One query on spark structured streaming integration with HIVE table.
I have tried to do some examples of spark structured streaming.
here is my example
val spark =SparkSession.builder().appName("StatsAnalyzer")
.enableHiveSupport()
.config("hive.exec.dynamic.partition", "true")
.config("hive.exec.dynamic.partition.mode", "nonstrict")
.config("spark.sql.streaming.checkpointLocation", "hdfs://pp/apps/hive/warehouse/ab.db")
.getOrCreate()
// Register the dataframe as a Hive table
val userSchema = new StructType().add("name", "string").add("age", "integer")
val csvDF = spark.readStream.option("sep", ",").schema(userSchema).csv("file:///home/su/testdelta")

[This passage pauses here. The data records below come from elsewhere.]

File: config.mk
export PLATFORM = sky130hd
export DESIGN_NAME = height_glitch_filter_vertical_speed
export DESIGN_NICKNAME = d
export VERILOG_FILES = /design/src/sv/hgfvs_pkg.sv /design/src/sv/height_glitch_filter_vertical_speed.sv
export VERILOG_INCLUDE_DIRS = /design/src /design/src/sv
export SDC_FILE = /design/constraint.sdc
export NUM_CORES = 2
export LEC_CHECK = 0
export ABC_AREA = 0
export BUFFER_PORTS_ARGS = -buffer_cell sky130_fd_sc_hd__buf_2
export CAP_MARGIN = 20
export CORE_MARGIN = 3
export CORE_UTILIZATION = 62
export CTS_CLUSTER_DIAMETER = 40
export CTS_CLUSTER_SIZE = 20
export DETAILED_ROUTE_END_ITERATION = 10
export PLACE_DENSITY = 0.89
export SYNTH_ARGS = -nofsm -noshare
export SYNTH_HDL_FRONTEND = slang
export SYNTH_SLANG_ARGS = --single-unit
File: constraint.sdc
create_clock -name clk -period 18.1 [get_ports clk]
set_input_delay 3.62 -clock clk [delete_from_list [all_inputs] [get_ports clk]]
set_output_delay 3.62 -clock clk [all_outputs]
set_load 0.03 [all_outputs]
File: src/sv/height_glitch_filter_vertical_speed_defines.svh
// assertion macros for the height glitch filter block
`ifndef HEIGHT_GLITCH_FILTER_VERTICAL_SPEED_DEFINES_SVH
`define HEIGHT_GLITCH_FILTER_VERTICAL_SPEED_DEFINES_SVH

`ifndef SYNTHESIS
// same-cycle implication, sampled on clk, off while rst_n is low
`define HGFVS_ASSERT_SAME(label, ante, cons) \
  label: assert property (@(posedge clk) disable iff (!rst_n) (ante) |-> (cons)) \
    else $error("hgfvs assertion failed");
// next-cycle implication, sampled on clk, off while rst_n is low
`define HGFVS_ASSERT_NEXT(label, ante, cons) \
  label: assert property (@(posedge clk) disable iff (!rst_n) (ante) |=> (cons)) \
    else $error("hgfvs assertion failed");
`else
`define HGFVS_ASSERT_SAME(label, ante, cons)
`define HGFVS_ASSERT_NEXT(label, ante, cons)
`endif

`endif

File: src/sv/hgfvs_pkg.sv
// shared types and constants of the height glitch filter block
`default_nettype none

package hgfvs_pkg;

  localparam int HEIGHT_W = 16;
  localparam int TIME_W   = 32;
  localparam int RATE_W   = 10;
  localparam int SPEED_W  = 32;
  localparam int CFG_IDX_W  = 2;
  localparam int CFG_DATA_W = 32;

  localparam logic [CFG_IDX_W-1:0] CFG_JUMP_LIMIT  = 2'd0;
  localparam logic [CFG_IDX_W-1:0] CFG_HOLD_TIME   = 2'd1;
  localparam logic [CFG_IDX_W-1:0] CFG_SAMPLE_RATE = 2'd2;

  localparam logic [HEIGHT_W-1:0] JUMP_LIMIT_RST  = 16'd50;
  localparam logic [TIME_W-1:0]   HOLD_TIME_RST   = 32'd100000;
  localparam logic [RATE_W-1:0]   SAMPLE_RATE_RST = 10'd25;

  typedef enum logic [5:0] {
    ST_IDLE  = 6'b000001,
    ST_WALK  = 6'b000010,
    ST_SCALE = 6'b000100,
    ST_ABS   = 6'b001000,
    ST_DIV   = 6'b010000,
    ST_EMIT  = 6'b100000
  } hgfvs_state_t;

endpackage

`default_nettype wire

File: src/sv/height_glitch_filter_vertical_speed.sv
// Height glitch filter with vertical speed estimate. Each item is a height
// sample (mm), a wrapping microsecond timestamp and a measured flag, and gives
// one result. A sample that jumps more than jump_limit_mm from the last
// accepted height less than hold_time_us after it is rejected and the last
// height is held. On measured samples the output height enters a ring of
// WINDOW entries and the speed becomes the least-squares slope over the ring
// (oldest at x = 0) times sample_rate_hz, truncated toward zero and saturated.
// An unmeasured item goes from the accept straight to the emit step, and its
// result is valid by the time the next item is taken. A measured item runs
// through the walk, scale, magnitude, divide and emit steps, its result valid
// before the next accept: one multiply-accumulate per window entry on the
// shared multiplier, one multiply by the rate, the magnitude, then the
// quotient by the constant regression denominator as a multiply by its
// reciprocal on the same multiplier, one 16-bit slice of the magnitude per
// cycle (NCH = 2 slices at WINDOW = 3), and the emit step. While the
// previous result still waits on out_stall, emit holds. The input stalls
// while an item is in work; a finished result waits in the output register
// while the next item is taken. cfg_ready is always high; write registers
// only while the block is idle.
`default_nettype none
`include "height_glitch_filter_vertical_speed_defines.svh"

module height_glitch_filter_vertical_speed
  import hgfvs_pkg::*;
#(
  parameter int WINDOW = 3
) (
  input  wire logic                        clk,
  input  wire logic                        rst_n,
  // input items
  input  wire logic                        in_valid,
  output logic                             in_stall,
  input  wire logic [HEIGHT_W-1:0]         in_height_mm,
  input  wire logic [TIME_W-1:0]           in_time_us,
  input  wire logic                        in_height_measured,
  // result items
  output logic                             out_valid,
  input  wire logic                        out_stall,
  output logic [HEIGHT_W-1:0]              out_height_out_mm,
  output logic signed [SPEED_W-1:0]        out_vertical_speed,
  output logic                             out_sample_rejected,
  // register writes
  input  wire logic                        cfg_valid,
  output logic                             cfg_ready,
  input  wire logic [CFG_IDX_W-1:0]        cfg_index,
  input  wire logic [CFG_DATA_W-1:0]       cfg_data
);

  localparam int SX     = WINDOW * (WINDOW - 1) / 2;
  localparam int DEN    = WINDOW * WINDOW * (WINDOW * WINDOW - 1) / 12;
  localparam int PW     = $clog2(WINDOW);
  localparam int CW     = $clog2(SX + 1) + 1;
  localparam int ACC_W  = HEIGHT_W + CW + PW + 1;
  localparam int MB_W   = HEIGHT_W + 1;
  localparam int PROD_W = ACC_W + RATE_W;
  // reciprocal of the denominator, exact for any PROD_W-bit magnitude
  localparam int SHR    = PROD_W + $clog2(DEN);
  localparam int REC_W  = PROD_W + 1;
  localparam int A_W    = REC_W + 1;
  localparam int MUL_W  = A_W + MB_W;
  localparam int CH_W   = MB_W - 1;
  localparam int NCH    = (PROD_W + CH_W - 1) / CH_W;
  localparam int MAG_W  = NCH * CH_W;
  localparam int RACC_W = PROD_W + REC_W;
  localparam int DCNT_W = (NCH > 1) ? $clog2(NCH) : 1;
  localparam int EXT_W  = (PROD_W > 33) ? PROD_W : 33;

  localparam logic [63:0]          REC64     = ((64'd1 << SHR) + 64'(DEN) - 64'd1) / 64'(DEN);
  localparam logic [REC_W-1:0]     REC       = REC_W'(REC64);
  localparam logic signed [CW-1:0] COEF0     = CW'(-SX);
  localparam logic signed [CW-1:0] COEF_STEP = CW'(WINDOW);
  localparam logic [PW-1:0]        PTR_LAST  = PW'(WINDOW - 1);
  localparam logic [EXT_W-1:0]     POS_LIM   = EXT_W'(33'h0_7FFF_FFFF);
  localparam logic [EXT_W-1:0]     NEG_LIM   = EXT_W'(33'h0_8000_0000);

  hgfvs_state_t state_r, state_nxt;

  logic [HEIGHT_W-1:0] jump_r;
  logic [TIME_W-1:0]   hold_r;
  logic [RATE_W-1:0]   rate_r;

  logic                primed_r;
  logic [HEIGHT_W-1:0] last_h_r;
  logic [TIME_W-1:0]   last_t_r;
  logic [HEIGHT_W-1:0] win_r [WINDOW];
  logic [PW-1:0]       wp_r;
  logic signed [SPEED_W-1:0] speed_r;

  logic [HEIGHT_W-1:0] hout_r;
  logic                rej_r;
  logic                meas_r;
  logic [PW-1:0]       rd_r;
  logic [PW-1:0]       cnt_r;
  logic signed [CW-1:0]    coef_r;
  logic signed [ACC_W-1:0] acc_r;
  logic signed [PROD_W-1:0] prod_r;
  logic                neg_r;
  logic [MAG_W-1:0]    mag_sh_r;
  logic [RACC_W-1:0]   racc_r;
  logic [DCNT_W-1:0]   dcnt_r;
  logic                out_valid_r;

  // glitch test on the incoming item
  logic                in_acc;
  logic [HEIGHT_W-1:0] lh;
  logic [TIME_W-1:0]   lt;
  logic [HEIGHT_W-1:0] diff;
  logic [TIME_W-1:0]   elapsed;
  logic                rej;
  logic [HEIGHT_W-1:0] hout;
  logic [PW-1:0]       wp_adv;

  assign in_acc  = in_valid && !in_stall;
  assign lh      = primed_r ? last_h_r : in_height_mm;
  assign lt      = primed_r ? last_t_r : in_time_us;
  assign diff    = (in_height_mm >= lh) ? (in_height_mm - lh) : (lh - in_height_mm);
  assign elapsed = in_time_us - lt;
  assign rej     = (diff > jump_r) && (elapsed < hold_r);
  assign hout    = rej ? lh : in_height_mm;
  assign wp_adv  = (wp_r == PTR_LAST) ? '0 : wp_r + 1'b1;

  // shared multiplier: coefficient times entry while walking, sum times rate,
  // then reciprocal times one magnitude slice
  logic signed [A_W-1:0]   mul_a;
  logic signed [MB_W-1:0]  mul_b;
  logic signed [MUL_W-1:0] mul_p;

  always_comb begin
    if (state_r == ST_WALK) begin
      mul_a = A_W'(coef_r);
      mul_b = MB_W'(win_r[rd_r]);
    end else if (state_r == ST_SCALE) begin
      mul_a = A_W'(acc_r);
      mul_b = MB_W'(rate_r);
    end else begin
      mul_a = A_W'(REC);
      mul_b = MB_W'(mag_sh_r[MAG_W-1 -: CH_W]);
    end
  end

  assign mul_p = MUL_W'(mul_a) * MUL_W'(mul_b);

  // signed, saturated quotient
  logic [EXT_W-1:0]          mag;
  logic signed [SPEED_W-1:0] sat_speed;

  assign mag = EXT_W'(racc_r >> SHR);

  always_comb begin
    if (neg_r) begin
      sat_speed = (mag > NEG_LIM) ? 32'sh8000_0000 : SPEED_W'(~mag[31:0] + 32'd1);
    end else begin
      sat_speed = (mag > POS_LIM) ? 32'sh7FFF_FFFF : SPEED_W'(mag[31:0]);
    end
  end

  logic out_free;
  assign out_free = !out_valid_r || !out_stall;

  always_comb begin
    state_nxt = state_r;
    unique case (state_r)
      ST_IDLE: begin
        if (in_acc) state_nxt = in_height_measured ? ST_WALK : ST_EMIT;
      end
      ST_WALK: begin
        if (cnt_r == PTR_LAST) state_nxt = ST_SCALE;
      end
      ST_SCALE: state_nxt = ST_ABS;
      ST_ABS:   state_nxt = ST_DIV;
      ST_DIV: begin
        if (dcnt_r == '0) state_nxt = ST_EMIT;
      end
      ST_EMIT: begin
        if (out_free) state_nxt = ST_IDLE;
      end
      default: state_nxt = ST_IDLE;
    endcase
  end

  // control and architectural state
  always_ff @(posedge clk) begin
    if (!rst_n) begin
      state_r     <= ST_IDLE;
      out_valid_r <= 1'b0;
      jump_r      <= JUMP_LIMIT_RST;
      hold_r      <= HOLD_TIME_RST;
      rate_r      <= SAMPLE_RATE_RST;
      primed_r    <= 1'b0;
      last_h_r    <= '0;
      last_t_r    <= '0;
      wp_r        <= '0;
      speed_r     <= '0;
      for (int i = 0; i < WINDOW; i++) begin
        win_r[i] <= '0;
      end
    end else begin
      state_r <= state_nxt;

      if (cfg_valid && cfg_ready) begin
        unique case (cfg_index)
          CFG_JUMP_LIMIT:  jump_r <= cfg_data[HEIGHT_W-1:0];
          CFG_HOLD_TIME:   hold_r <= cfg_data[TIME_W-1:0];
          CFG_SAMPLE_RATE: rate_r <= cfg_data[RATE_W-1:0];
          default: ;
        endcase
      end

      if (in_acc) begin
        primed_r <= 1'b1;
        if (!rej) begin
          last_h_r <= in_height_mm;
          last_t_r <= in_time_us;
        end
        if (in_height_measured) begin
          win_r[wp_r] <= hout;
          wp_r        <= wp_adv;
        end
      end

      if (state_r == ST_EMIT && out_free) begin
        out_valid_r <= 1'b1;
        if (meas_r) speed_r <= sat_speed;
      end else if (out_valid_r && !out_stall) begin
        out_valid_r <= 1'b0;
      end
    end
  end

  // datapath registers
  always_ff @(posedge clk) begin
    if (in_acc) begin
      hout_r <= hout;
      rej_r  <= rej;
      meas_r <= in_height_measured;
      rd_r   <= wp_adv;
      cnt_r  <= '0;
      coef_r <= COEF0;
      acc_r  <= '0;
    end

    if (state_r == ST_WALK) begin
      acc_r  <= acc_r + ACC_W'(mul_p);
      coef_r <= coef_r + COEF_STEP;
      rd_r   <= (rd_r == PTR_LAST) ? '0 : rd_r + 1'b1;
      cnt_r  <= cnt_r + 1'b1;
    end

    if (state_r == ST_SCALE) begin
      prod_r <= PROD_W'(mul_p);
    end

    if (state_r == ST_ABS) begin
      neg_r    <= prod_r[PROD_W-1];
      mag_sh_r <= prod_r[PROD_W-1] ? MAG_W'($unsigned(-prod_r)) : MAG_W'($unsigned(prod_r));
      racc_r   <= '0;
      dcnt_r   <= DCNT_W'(NCH - 1);
    end

    // top slice first, so the product builds up as shift and add
    if (state_r == ST_DIV) begin
      mag_sh_r <= mag_sh_r << CH_W;
      racc_r   <= (racc_r << CH_W) + RACC_W'(mul_p);
      dcnt_r   <= dcnt_r - 1'b1;
    end

    if (state_r == ST_EMIT && out_free) begin
      out_height_out_mm   <= hout_r;
      out_sample_rejected <= rej_r;
      out_vertical_speed  <= meas_r ? sat_speed : speed_r;
    end
  end

  assign in_stall  = (state_r != ST_IDLE);
  assign out_valid = out_valid_r;
  assign cfg_ready = 1'b1;

  // an accepted item always leaves idle
  `HGFVS_ASSERT_NEXT(a_accept_leaves_idle, in_acc, state_r != ST_IDLE)
  // a new result appears only out of the emit step
  `HGFVS_ASSERT_SAME(a_result_from_emit, $rose(out_valid_r), $past(state_r) == ST_EMIT)
  // the divider hands over to emit after its last slice
  `HGFVS_ASSERT_NEXT(a_div_done, (state_r == ST_DIV) && (dcnt_r == '0), state_r == ST_EMIT)
  // a rejected sample holds the last accepted height
  `HGFVS_ASSERT_SAME(a_reject_holds, in_acc && rej, hout == last_h_r)

endmodule

`default_nettype wire
* Word level (Yosys, flattened, before mapping)
Memories as Yosys holds them, arrays and structs flattened. A register that Yosys moved wholly into a read port is not among the register bits.
Index checks and enable logic that the tools add are counted.
** Cells by class
- $add $sub $neg :: 12
- Multipliers :: 1
- Order comparisons :: 5
- Equality and inequality tests :: 16
- Mux-type cells :: 46
- Bitwise logic cells :: 2
- Reduce and logical (&&, ||, !) cells :: 19
** Operators with widths (count)
- 32-bit 2-to-1 mux :: 7
- 65-bit 2-to-1 mux :: 2
- 16-bit 2-to-1 mux :: 6
- 34-bit 2-to-1 mux :: 2
- 65-bit adder :: 1
- 34-bit by 17-bit multiplier with 51-bit output :: 1
- 22-bit 2-to-1 mux :: 2
- 6-bit case mux with 6 select lines :: 1
- 32-bit by 1-bit adder with 32-bit output, second input constant :: 1
- 30-bit by 32-bit greater-than comparator with 1-bit output, second input constant :: 1
- 32-bit < comparator :: 1
- 32-bit negator :: 1
- 30-bit NOT with 32-bit output :: 1
- 16-bit subtractor :: 2
- 32-bit subtractor :: 1
- 30-bit by 31-bit greater-than comparator with 1-bit output, second input constant :: 1
- 31-bit 2-to-1 mux :: 1
- 6-bit 2-to-1 mux :: 5
- 22-bit adder :: 1
- 16-bit >= comparator :: 1
- 16-bit greater-than comparator :: 1
- 2-bit 2-to-1 mux :: 8
- 16-bit OR reduction :: 1
- 1-bit 2-to-1 mux :: 10
- other kinds (22) :: 42
** Word-level totals
- Flip-flop bits (word level) :: 375
- Bits in writable memories :: 48
- Bits of input ports :: 88
- Output and inout bits :: 52
- Word-level logic and storage cells :: 128
- Memories kept :: 1
** Memory list
- win_r :: depth 3, width 16, rd ports 1, clocked after memory_dff 1, wr ports 3, line height_glitch_filter_vertical_speed.sv:85 : logic [HEIGHT_W-1:0] win_r [WINDOW];

* Logic depth before layout (Yosys ltp)
- Depth after elaboration :: 8
- Gate-level depth with buffers :: 44
- Gate-level depth less buffers :: 41

* Worst setup path before layout
No wires, ideal clock.
- Kind :: register to register
- Start point :: register state_r[3]
- End point :: register racc_r[63] (data pin)
- Setup time :: 0.266 ns
- Arrival time :: 10.348 ns
- Data required time :: 17.834 ns
- Path slack :: 7.486 ns
- Stages on the path, launching flop included :: 42
- Path buffers :: 3
- Clock period less this slack :: 10.614 ns
- Cell sequence :: dfxtp_1 nor4_1 nand3b_1 clkinv_1 clkbuf_1 buf_1 a21o_1 nand2_1 fa_1 inv_1 fa_1 inv_1 fa_1 inv_1 fa_1 fa_1 inv_1 fa_1 [... 6 more ...] and3b_1 o41ai_1 o21bai_1 a41oi_1 o21ai_0 xor2_1 ha_1 clkbuf_1 a21oi_1 o21ai_0 a21o_1 a21o_1 a21oi_1 nor2b_1 a2111oi_0 o21ai_0 xnor2_1 nor2_1
** Between the ends
- Word-level cells in the longest chain between the ends :: 6
- Elaborated cells between the ends (all ways) :: 10
- Those cells by class :: add/sub: 1; mul: 1; eq/ne: 3; mux: 5
** Ends and longest elaborated chain
- start: declaration :: line height_glitch_filter_vertical_speed.sv:76 : hgfvs_state_t state_r, state_nxt;
- start signal: assignment :: line height_glitch_filter_vertical_speed.sv:198 : state_r <= state_nxt;
- 6-bit by 3-bit equality test with 1-bit output :: line height_glitch_filter_vertical_speed.sv:132 : end else if (state_r == ST_SCALE) begin
- 34-bit 2-to-1 mux or 16-bit 2-to-1 mux (tied branches) :: line height_glitch_filter_vertical_speed.sv:132
- 34-bit 2-to-1 mux or 16-bit 2-to-1 mux (tied branches) :: line height_glitch_filter_vertical_speed.sv:129 : if (state_r == ST_WALK) begin
- 34-bit by 17-bit multiplier with 51-bit output :: line height_glitch_filter_vertical_speed.sv:141 : assign mul_p = MUL_W'(mul_a) * MUL_W'(mul_b);
- 65-bit adder :: line height_glitch_filter_vertical_speed.sv:263 : racc_r <= (racc_r << CH_W) + RACC_W'(mul_p);
- 65-bit 2-to-1 mux * :: line height_glitch_filter_vertical_speed.sv:261 : if (state_r == ST_DIV) begin
- end signal: assignment :: line height_glitch_filter_vertical_speed.sv:263
- end: declaration :: line height_glitch_filter_vertical_speed.sv:99 : logic [RACC_W-1:0] racc_r;
Mark *: on every way between the ends. The rest lies on a longest branch, timed or not.
A chain may end at the register's enable or synchronous reset.

* Worst setup path after layout
Same ends and word-level chain as after synthesis.

==> impl_metrics.tcl <==
set metrics [dict create \
    dieWidth_microns 267.7 \
    async_flop_share_pct 0 \
    route.detailed.drc 0 \
    routed_wl_microns 110200 \
    crit_family "compound AO/OA/AOI/OAI gates" \
    drtIter0Drc 3312 \
    fin_crit_ns 12.12 \
    grt_pass1_vias 34070 \
    wl_per_cell_microns 19.76 \
    syn_nets 5450 \
    synthCells 4607 \
    drive_gt1_share_pct 7.190 \
    grt_overflow 0 \
    synth_top_cell_by_area "fa_1" \
    grt_pass1_wl_microns 176700 \
    endpoint_kind "flip-flop" \
    fin_worst_skew_ns 0.02660 \
    place.gp.congestion 0.9777 \
    io_buffers 138 \
    io_pins 140 \
    r2r-start "state_r[3]" \
    hold_class "reg -> reg" \
    syn_avg_cell_area_sq_um 9.216 \
    critPathRequiredTime_ns 18.40 \
    r2r_cells 41 \
    synth_top_area_share_pct 21.74 \
    setup_viol 0 \
    synth-edff-count 275 \
    dp_cells 5492 \
    finalHoldViolCount 0 \
    cp_max_fo 23 \
    antenna_found_initial 6 \
    ant_nets 0 \
    rrSetupSlack_ns 5.98 \
    whs_ns 0.4199 \
    max_stage_delay_ns 0.69 \
    mostFrequentLayoutCell "inv_1" \
    max_freq_mhz 82.51 \
    hold_end "out_height_out_mm[8]" \
    worst_path_most_repeated_cell "fa_1" \
    cts_tree "done" \
    htree_levels 2 \
    final.setup.worst_slack_ns 5.981 \
    drv_cap 0 \
    ys_top_cells_by_area "fa_1 22%, edfxtp_1 19%, ha_1 8.7%" \
    start_kind "flip-flop" \
    synth.distinct_cells 80 \
    dp_hpwl_microns 84130 \
    core.rowCount 95 \
    insertion_delay_ns 0.58 \
    dr.pass1.iters 6 \
    cp_num_buf_inv 7 \
    ctsResizeCount 0 \
    ys.flop_type "edfxtp_1" \
    cts_max_path_buffers 3 \
    drv_slew 0 \
    status "complete, no violations" \
    area_delta_synth_final_pct 7.394 \
    yosysSeqAreaShare_pct 27.28 \
    hold_depth 0 \
    root_buffer "clkbuf_16" \
    die_area_sq_um 71660 \
    path_class "reg -> reg" \
    core_area_sq_um 67510 \
    rsz0062_at_grt "no" \
    mostFrequentLayoutCells "761 x inv_1, 608 x nand2_1, 461 x fa_1, 391 x nor2_1, 294 x ha_1" \
    fin_crit_sh_pct 66.96 \
    synthesis.area_sq_um 42460 \
    clock_sinks 441 \
    relSlewSlack_pct 25.63 \
    tightest_slew_ns 1.116 \
    finalSetupTns_ns 0 \
    place_ws_ns 6.095 \
    ys_warn_count 0 \
    slowest_stage "a2111oi_0" \
    critPathArrivalTime_ns 12.42 \
    cts_made_buffers 42 \
    num_vias 33490 \
    die_h_microns 267.7 \
    cts.clk_slew.worst_paths_ns 0.08 \
    ys_ff_latch 441 \
    min_from "hout_r[8]" \
    r2r_end "racc_r[63]" \
    cts_setup_buffers 0 \
    grt_max_degree 111 \
    grt_use_total_pct 30.97 \
    viasPerCell 6.005 \
    cts_hold_buf 0 \
    layout.cells.non_filler 5576 \
    final_nets 5510 \
    floorplan.initialDensity_pct 62.89 \
]
[kinds of logic after synthesis]
family	Yosys count	share of synthesized area, %
compound gates	815	12.75
fa+ha+maj	755	30.40
mux	131	3.584
xor+xnor	189	3.899
other cells	2	0.01769
flops	441	27.28
buf+inv	931	8.287
simple gates	1343	13.78
[worst register-to-register path, delay by kind of cell, from the launching register on]
family | cells | cell delay [ns]
AND/OR/NAND/NOR | 8 | 1.89
XOR/XNOR | 2 | 0.38
flip-flops | 1 | 0.40
AO/OA/AOI/OAI | 16 | 4.38
buffers and inverters | 7 | 1.02
adder cells (fa/ha/maj) | 8 | 3.75
[Yosys cell counts (8+ instances only)]
cell	instances
or2_2	17
a21boi_0	87
clkbuf_1	141
inv_1	762
a22o_1	20
and3_1	20
o211ai_1	19
a21oi_1	195
fa_1	461
xnor2_1	105
mux4_2	16
o2111ai_1	8
o31ai_1	25
nor4_1	13
a211oi_1	39
mux2_2	8
xor2_1	84
o21a_1	29
nand4_1	22
nor2_1	396
nor3_1	57
o21bai_1	35
a21o_1	112
dfxtp_1	166
o21ai_0	138
or3_1	18
nand3_1	46
and2_1	36
ha_1	294
a31oi_1	20
edfxtp_1	275
o22ai_1	8
nand2_1	608
nor2b_1	32
o41ai_1	11
nand2b_1	40
mux2i_1	107
buf_1	15
[sequential cells by signal, summed over array words and instances (netlist names), 32 cells and up, named ones only]
| signal | count |
|---|---|
| racc_r | 65 |
| win_r | 64 |
| hold_r | 32 |
| last_t_r | 32 |
| mag_sh_r | 32 |
| out_vertical_speed | 32 |
| prod_r | 32 |
| speed_r | 32 |
[layer usage]
layer	share of wire (%)	global-route usage (%)	vias up
li1	-	-	15250
met5	0.036	0	-
met3	8.1	4.961	392
met2	48	52.03	1637
met1	38	39.65	16200
met4	5.3	14.19	8
[worst max-delay path by stage]
stage / cells past startpoint / from / endpoint
6_report: 41 / state_r[3] / racc_r[63]
4_1_cts: 41 / state_r[3] / racc_r[63]
3_5_place_dp: 41 / state_r[3] / racc_r[63]
5_1_grt: 41 / state_r[3] / racc_r[63]
3_3_place_gp: 41 / state_r[3] / racc_r[63]
2_1_floorplan: 41 / state_r[3] / racc_r[63]
[metrics by stage]
stage	area [sq um]	utilization [%]
after floorplan	42460	-
after global placement	43970	65.12
after detailed placement	43970	65.12
after CTS	45530	67.44
after global routing	45600	67.54
final	45600	67.54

csvDF.createOrReplaceTempView("updates")
val query= spark.sql("insert into table_abcd select * from updates")
query.writeStream.start()
As you can see in the last step while writing data-frame to hdfs location, , the data is not getting inserted into the exciting directory (my existing directory having some old data partitioned by "age").
I am getting
spark.sql.AnalysisException : queries with streaming source must be executed with writeStream start()
Can you help why i am not able to insert data in to existing directory in hdfs location ? or is there any other way that i can do "insert into " operation on hive table ?
Looking for a solution